### WHAT IS NEEDED:
Repeat exactly the lines from the start of the entries below through the line containing "repair buffers | 28 | 3.682". Omit the rest.

Dataset entries:
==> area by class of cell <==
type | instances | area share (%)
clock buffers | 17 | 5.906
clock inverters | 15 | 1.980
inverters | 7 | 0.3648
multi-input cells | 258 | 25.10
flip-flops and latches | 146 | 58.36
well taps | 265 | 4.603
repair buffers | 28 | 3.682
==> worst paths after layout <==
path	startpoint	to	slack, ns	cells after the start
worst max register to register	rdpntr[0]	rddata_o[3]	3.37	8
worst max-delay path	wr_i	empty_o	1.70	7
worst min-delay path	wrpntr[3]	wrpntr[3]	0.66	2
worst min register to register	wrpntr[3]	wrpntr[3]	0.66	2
File: flow/config.mk
export PLATFORM = sky130hd
export DESIGN_NAME = subtractor_fpga_top
export DESIGN_NICKNAME = subtractor_fpga_top
export VERILOG_FILES = /design/flow/design.v
export SDC_FILE = /design/flow/constraint.sdc
export NUM_CORES = 4
export LEC_CHECK = 1
export CORE_AREA = 10 10 87 87
export DIE_AREA = 0 0 97 97
export SYNTH_HDL_FRONTEND = slang
File: flow/constraint.sdc
current_design subtractor_fpga_top

set clk_period 6.6
set clk_io_pct 0.2

create_clock -name clk0 -period $clk_period

set non_clock_inputs [all_inputs -no_clocks]
set_input_delay [expr $clk_period * $clk_io_pct] -clock clk0 $non_clock_inputs
set_output_delay [expr $clk_period * $clk_io_pct] -clock clk0 [all_outputs]
File: flow/design.v
module binary_to_7seg (
    input  logic [3:0] binary_in,     
    output logic [6:0] segments       
);
    always_comb begin
        case (binary_in)
            4'h0: segments = 7'b1000000;  
            4'h1: segments = 7'b1111001;  
            4'h2: segments = 7'b0100100;  
            4'h3: segments = 7'b0110000;  
            4'h4: segments = 7'b0011001;  
            4'h5: segments = 7'b0010010;  
            4'h6: segments = 7'b0000010;  
            4'h7: segments = 7'b1111000;  
            4'h8: segments = 7'b0000000;  
            4'h9: segments = 7'b0010000;  
            4'hA: segments = 7'b0001000;  
            4'hB: segments = 7'b0000011;  
            4'hC: segments = 7'b1000110;  
            4'hD: segments = 7'b0100001;  
            4'hE: segments = 7'b0000110;  
            4'hF: segments = 7'b0001110;  
            default: segments = 7'b1111111;  
        endcase
    end
endmodule
module full_subtractor_1bit (
    input  logic a,       
    input  logic b,       
    input  logic borrow_in,   
    output logic diff,        
    output logic borrow_out   
);
    logic temp_diff1, temp_borrow1, temp_borrow2;
    half_subtractor hs1 (
        .a(a),
        .b(b),
        .diff(temp_diff1),
        .borrow(temp_borrow1)
    );
    half_subtractor hs2 (
        .a(temp_diff1),
        .b(borrow_in),
        .diff(diff),
        .borrow(temp_borrow2)
    );
    assign borrow_out = temp_borrow1 | temp_borrow2;
endmodule
module full_subtractor_4bit (
    input  logic [3:0] minuend,      
    input  logic [3:0] subtrahend,   
    input  logic       borrow_in,    
    output logic [3:0] difference,   
    output logic       borrow_out,   
    output logic       negative      
);
    logic [3:0] borrow_chain;
    full_subtractor_1bit fs0 (
        .a(minuend[0]),
        .b(subtrahend[0]),
        .borrow_in(borrow_in),
        .diff(difference[0]),
        .borrow_out(borrow_chain[0])
    );
    full_subtractor_1bit fs1 (
        .a(minuend[1]),
        .b(subtrahend[1]),
        .borrow_in(borrow_chain[0]),
        .diff(difference[1]),
        .borrow_out(borrow_chain[1])
    );
    full_subtractor_1bit fs2 (
        .a(minuend[2]),
        .b(subtrahend[2]),
        .borrow_in(borrow_chain[1]),
        .diff(difference[2]),
        .borrow_out(borrow_chain[2])
    );
    full_subtractor_1bit fs3 (
        .a(minuend[3]),
        .b(subtrahend[3]),
        .borrow_in(borrow_chain[2]),
        .diff(difference[3]),
        .borrow_out(borrow_chain[3])
    );
    assign borrow_out = borrow_chain[3];
    assign negative = borrow_out;   
endmodule
module half_subtractor (
    input  logic a,       
    input  logic b,       
    output logic diff,    
    output logic borrow   
);
    assign diff = a ^ b;         
    assign borrow = ~a & b;      
endmodule
module subtractor_fpga_top (
    input  logic [7:0] switches,     
    output logic [6:0] hex0,         
    output logic [6:0] hex1,         
    output logic [6:0] hex2,         
    output logic [9:0] leds          
);
    logic [3:0] minuend, subtrahend, difference;
    logic borrow_out, negative;
	 logic [3:0] display_result;
    assign minuend = switches[7:4];       
    assign subtrahend = switches[3:0];    
    full_subtractor_4bit subtractor (
        .minuend(minuend),
        .subtrahend(subtrahend),
        .borrow_in(1'b0),                 
        .difference(difference),         
        .borrow_out(borrow_out),
        .negative(negative)
    );
    assign display_result = negative ? (~difference + 1'b1) : difference;
    binary_to_7seg display_A (
        .binary_in(minuend),             
        .segments(hex2)
    );
    binary_to_7seg display_B (
        .binary_in(subtrahend),          
        .segments(hex1)
    );
    binary_to_7seg display_C (
        .binary_in(display_result),          
        .segments(hex0)
    );
    assign leds[0] = negative;            
    assign leds[1] = borrow_out;          
endmodule
File: flow/run.sh
#!/bin/bash
# OpenROAD 26Q1-2900-gdf79404cd8, Yosys 0.63+post, stock flow scripts
make -C /OpenROAD-flow-scripts/flow DESIGN_CONFIG=/design/flow/config.mk WORK_HOME=/design/flow/orfs finish
==> out/metrics.yaml <==
synth:
  synth_seq_share_pct: 0
  synthesis.area_um2: 1070
  syn_inst: 134
  ys_sh_simple_pct: 18.1
  synth_cell_types: 44
  ys_area_um2: 1070
  muxShareOfSynthArea_pct: 17.3
  yosysCellCount: 134
  synth_warnings: 8
  ys_sh_xor_pct: 2.46
  ys_sh_adder_pct: 25.5
  synth-compound-area-share_pct: 20.1
  avgSynthCellArea_um2: 7.97
  ys_top_logic_family: "adder cells"
final_timing:
  finalSetupViolations: 0
  min_period_ns: 6.32
  period_used_pct: 95.8
  worstMarginPinSlew_ns: 0.589
  fin_hold_ws_ns: 3.67
  fmax_ghz: 0.158
  fin_setup_tns_ns: 0
  relSlewSlack_pct: 60.6
  finalHoldViolations: 0
  rsz0062_at_grt: "no"
  finalMaxSlewViolations: 0
global_routing:
  grt-ovfl-total: 0
  grt_pass1_wl_um: 4490
  grt_max_degree: 15
  antenna_found_initial: 0
  grt_pass1_vias: 936
  grt_usage_pct: 5.22
setup_path:
  cpLargestDelayFamily: "adder cells"
  cp-end-kind: "primary output"
  path_cells: "clkdlybuf4s50_1, inv_1, ha_1, inv_1, fa_1, fa_1, fa_1, mux2i_4, inv_1, ha_1, mux2_4, a22oi_1, clkdlybuf4s50_1"
  slowest_stage: "fa_1"
  worst_path_largest_cell_delay_ns: 0.50
  cp.arrival_ns: 5.00
  crit_required_ns: 5.28
  critical_path_buf_inv_count: 5
  worstPathMaxFanout: 6
  cp-start-kind: "input pin"
  worst-setup-path-type: "input pin to primary output"
die:
  die_h_um: 97
  die_x_um: 97
  dieArea_um2: 9410
  num_io_pins: 39
  core_area_um2: 5640
  rows: 27
  fp_util_pct: 18.9
routing:
  vias: 953
  wire_per_inst_um: 11.3
  drtIter0Drc: 55
  insertedDiodeCount: 0
  dr.pass1.iters: 4
  vias_per_cell: 4.14
  postRouteAntennaNets: 0
  totalWireLength_um: 2600
  drcViolationCount: 0
pwr:
  leakagePower_nw: 0.601
  p_per_area_nw_per_um2: 130
  ir_drop_mv: 0.0364
final_layout:
  seq_cell_count: 0
  synthToLayoutAreaGrowth_pct: 30.6
  n_clock_buffer: 0
  drive_gt1_share_pct: 7.59
  flop_area_um2: 0
cts:
  post_cts_resized: 0
  post_cts_buffers: 0
  cts_hold_buf: 0
run:
  warnings: 44
  drv_cap: 0
worst_hold_path:
  hp-start: "switches[2]"
  hold_depth: 3
  worstHoldEndpoint: "hex1[4]"
  hold_path.class: "input pin to primary output"
placement:
  hpwl_um: 2180
  place.gp.congestion: 0.849
  portBuffers: 31
status:
  status: "completed"
==> Yosys cell counts (2+ instances only) <==
cell      count  share of area [%]
buf_6         2                2.1
clkbuf_1      2               0.70
o211ai_1      3                2.1
nor3_1        4                1.9
buf_4        11                7.7
a32o_1        2                1.9
nor2b_1       2                1.2
nand3_1       2               0.94
o31ai_1       4                2.8
a21oi_1       5                2.3
o22ai_1       3                1.8
buf_2         2               0.94
mux2i_1       8                7.5
mux2_2        2                2.1
o21ai_0       5                2.3
xor2_1        2                1.6
nand2_1       8                2.8
nand2b_1      5                2.9
inv_1        12                4.2
ha_1         17                 20
fa_1          3                5.6
nor2_1        7                2.5
mux4_2        2                4.2
==> worst max-delay path by stage <==
stage,startpoint,endpoint,slack (ns),cells past startpoint
after CTS,switches[0],hex0[3],0.26,12
after global routing,switches[4],hex0[3],0.04,13
final,switches[4],hex0[3],0.28,13
==> where the power goes <==
part           internal, W  switching (W)
Combinational     0.000103      0.0000784
Clock                    0              0
Sequential               0              0
==> per-layer routing <==
layer / global-route usage (%) / part of all wire, % / vias up / routed length (µm)
met5: 0 / 0 / - / 0
met4: 0 / 0 / 0 / 0
met3: 0.931 / 4.7 / 0 / 123
met2: 8.54 / 45 / 20 / 1160
met1: 7.38 / 51 / 422 / 1320
li1: - / - / 511 / -
==> cell usage in the layout (no fill, tap or decap), types with 4 or more instances in the layout <==
cell type | synthesis | layout
ha_1 | 17 | 17
mux2i_1 | 8 | 8
nand2_1 | 8 | 8
nand2b_1 | 5 | 5
nor2_1 | 7 | 7
o21ai_0 | 5 | 5
o31ai_1 | 4 | 4
inv_1 | 12 | 12
clkdlybuf4s50_1 | 0 | 31
nor3_1 | 4 | 4
a21oi_1 | 5 | 5
conb_1 | 1 | 8
==> through the flow <==
step	cells	util (%)	area (µm²)	worst slack, ns	power (W)
after floorplan	141	-	1090	1.35	0.000112
after global placement	230	24.7	1400	0.273	0.000185
after detailed placement	230	24.7	1400	0.254	0.000185
after CTS	230	24.7	1400	0.256	0.000186
after global routing	230	24.7	1400	0.0399	0.000205
final	230	24.7	1400	0.279	0.000181
==> cells by family after synthesis <==
family / count (synthesis)
xor+xnor: 3
other cells: 1
compound gates: 30
fa+ha+maj: 20
mux: 14
simple gates: 36
buf+inv: 30
==> cell type report <==
cell class	count	area (µm²)
multi-input combinational	111	923
timing repair buffer	34	333
tap	72	90.1
inverter	13	48.8
fill	607	4250
Power is estimated from default activity; no workload was simulated.
==> design/flow/design.v <==
module binary_to_decimal (
    input  logic [5:0] bin,
    output logic [3:0] tens,
    output logic [3:0] units
);
    always_comb begin
        tens  = bin / 10;
        units = bin % 10;
    end
endmodule
module seven_segment_decoder (
    input  logic [3:0] digit,
    output logic [6:0] segments   
);
    always_comb begin
        case (digit)
            4'h0: segments = 7'b1000000;  
            4'h1: segments = 7'b1111001;  
            4'h2: segments = 7'b0100100;  
            4'h3: segments = 7'b0110000;  
            4'h4: segments = 7'b0011001;  
            4'h5: segments = 7'b0010010;  
            4'h6: segments = 7'b0000010;  
            4'h7: segments = 7'b1111000;  
            4'h8: segments = 7'b0000000;  
            4'h9: segments = 7'b0010000;  
            default: segments = 7'b1111111;  
        endcase
    end
endmodule
module top_counter(
    input  logic clk,
    input  logic rst_n,       
    input  logic start_btn,   
    input  logic up_btn,      
    input  logic down_btn,    
    input  logic mode_switch,
    output logic [6:0] seg_units,
    output logic [6:0] seg_tens
);
    logic [5:0] count;
    logic [3:0] tens, units;
    logic start_prev, up_prev, down_prev;
    always_ff @(posedge clk) begin
        if (~rst_n) begin
            count <= 0;
            start_prev <= 1'b1;
            up_prev <= 1'b1; 
            down_prev <= 1'b1;
        end else begin
            start_prev <= start_btn;
            up_prev <= up_btn;
            down_prev <= down_btn;
            if (up_prev && ~up_btn) begin           
                if (count < 63)
                    count <= count + (mode_switch ? 10 : 1);
            end else if (down_prev && ~down_btn) begin   
                if (count >= (mode_switch ? 10 : 1))
                    count <= count - (mode_switch ? 10 : 1);
            end
        end
    end
    binary_to_decimal bcd(.bin(count), .tens(tens), .units(units));
    seven_segment_decoder dec_units(.digit(units), .segments(seg_units));
    seven_segment_decoder dec_tens(.digit(tens), .segments(seg_tens));
endmodule
==> design/flow/run.sh <==
#!/bin/bash
# OpenROAD 26Q1-2900-gdf79404cd8, Yosys 0.63+post, stock flow scripts
make -C /OpenROAD-flow-scripts/flow DESIGN_CONFIG=/design/flow/config.mk WORK_HOME=/design/flow/orfs finish
==> design/flow/config.mk <==
export PLATFORM = sky130hd
export DESIGN_NAME = top_counter
export DESIGN_NICKNAME = top_counter
export VERILOG_FILES = /design/flow/design.v
export SDC_FILE = /design/flow/constraint.sdc
export NUM_CORES = 4
export LEC_CHECK = 1
export CORE_AREA = 10 10 85 85
export DIE_AREA = 0 0 95 95
export SYNTH_HDL_FRONTEND = slang
==> design/flow/constraint.sdc <==
current_design top_counter

set clk_period 6.0
set clk_io_pct 0.2

create_clock -name clk0 -period $clk_period [get_ports {clk}]

set non_clock_inputs [all_inputs -no_clocks]
set_input_delay [expr $clk_period * $clk_io_pct] -clock clk0 $non_clock_inputs
set_output_delay [expr $clk_period * $clk_io_pct] -clock clk0 [all_outputs]
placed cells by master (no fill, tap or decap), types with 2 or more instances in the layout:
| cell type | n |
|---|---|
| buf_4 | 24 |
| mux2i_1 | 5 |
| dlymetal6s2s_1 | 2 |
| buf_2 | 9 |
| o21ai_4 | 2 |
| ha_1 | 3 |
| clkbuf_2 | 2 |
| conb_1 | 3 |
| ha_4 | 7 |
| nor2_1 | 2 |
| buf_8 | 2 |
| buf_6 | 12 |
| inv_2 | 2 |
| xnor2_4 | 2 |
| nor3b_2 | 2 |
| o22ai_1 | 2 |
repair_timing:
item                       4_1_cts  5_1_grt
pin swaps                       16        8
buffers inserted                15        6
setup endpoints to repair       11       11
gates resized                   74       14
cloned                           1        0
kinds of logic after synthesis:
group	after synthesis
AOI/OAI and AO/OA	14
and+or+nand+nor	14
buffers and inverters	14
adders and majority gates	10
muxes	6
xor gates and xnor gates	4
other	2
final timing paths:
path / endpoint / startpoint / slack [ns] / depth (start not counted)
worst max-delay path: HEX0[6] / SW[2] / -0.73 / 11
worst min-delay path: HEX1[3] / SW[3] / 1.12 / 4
$ cat design.v
module state_machine(clk ,rst, make_step, out, SW1_Rotation_Direction, SW3_half_step);
	input wire 	clk,
				rst,
				make_step,
				SW1_Rotation_Direction,		 
				SW3_half_step;				 
	output wire [3:0] out;
	reg [3:0] cs;
	reg [3:0] ns;
	parameter 	A = 4'b1000, 	 
				B = 4'b0010, 	 
				C = 4'b0100, 	 
				D = 4'b0001, 	 
				AB = 4'b1010,	 
				BC = 4'b0110, 	 
				CD = 4'b0101,	 
				DA = 4'b1001;	 
	always @ (posedge clk or negedge rst)
		begin
			if (~rst)	 
				cs = A;
			else if (make_step) begin
					cs = ns;
					if(SW1_Rotation_Direction == 1'b1 && SW3_half_step == 1'b1)	begin
						case(cs)
							A: ns = B;
							B: ns = C;
							C: ns = D;
							D: ns = A;
							default: ns = A;
						endcase
						end
					else if(SW1_Rotation_Direction == 1'b1 && SW3_half_step == 1'b0)	begin
							case(cs)
								A:  ns = AB;
								AB: ns = B;
								B:  ns = BC;
								BC: ns = C;
								C:  ns = CD;
								CD: ns = D;
								D:  ns = DA;
								DA: ns = A;
								default: ns = A;
							endcase
						end
					else if(SW1_Rotation_Direction == 1'b0 && SW3_half_step == 1'b1)	begin
							case(cs)
								D: ns = C;
								C: ns = B;
								B: ns = A;
								A: ns = D;	
								default: ns = D;
							endcase
						end
					else if(SW1_Rotation_Direction == 1'b0 && SW3_half_step == 1'b0)	begin
							case(cs)
								D:  ns = CD;
								CD: ns = C;
								C:  ns = BC;
								BC: ns = B;
								B:  ns = AB;
								AB: ns = A;
								A:  ns = DA;
								DA: ns = D;
								default: ns = D;
							endcase
						end
				end  
			else
				cs <= cs;
		end
	assign out = cs;
endmodule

### TASK RESPONSE:
==> area by class of cell <==
type | instances | area share (%)
clock buffers | 17 | 5.906
clock inverters | 15 | 1.980
inverters | 7 | 0.3648
multi-input cells | 258 | 25.10
flip-flops and latches | 146 | 58.36
well taps | 265 | 4.603
repair buffers | 28 | 3.682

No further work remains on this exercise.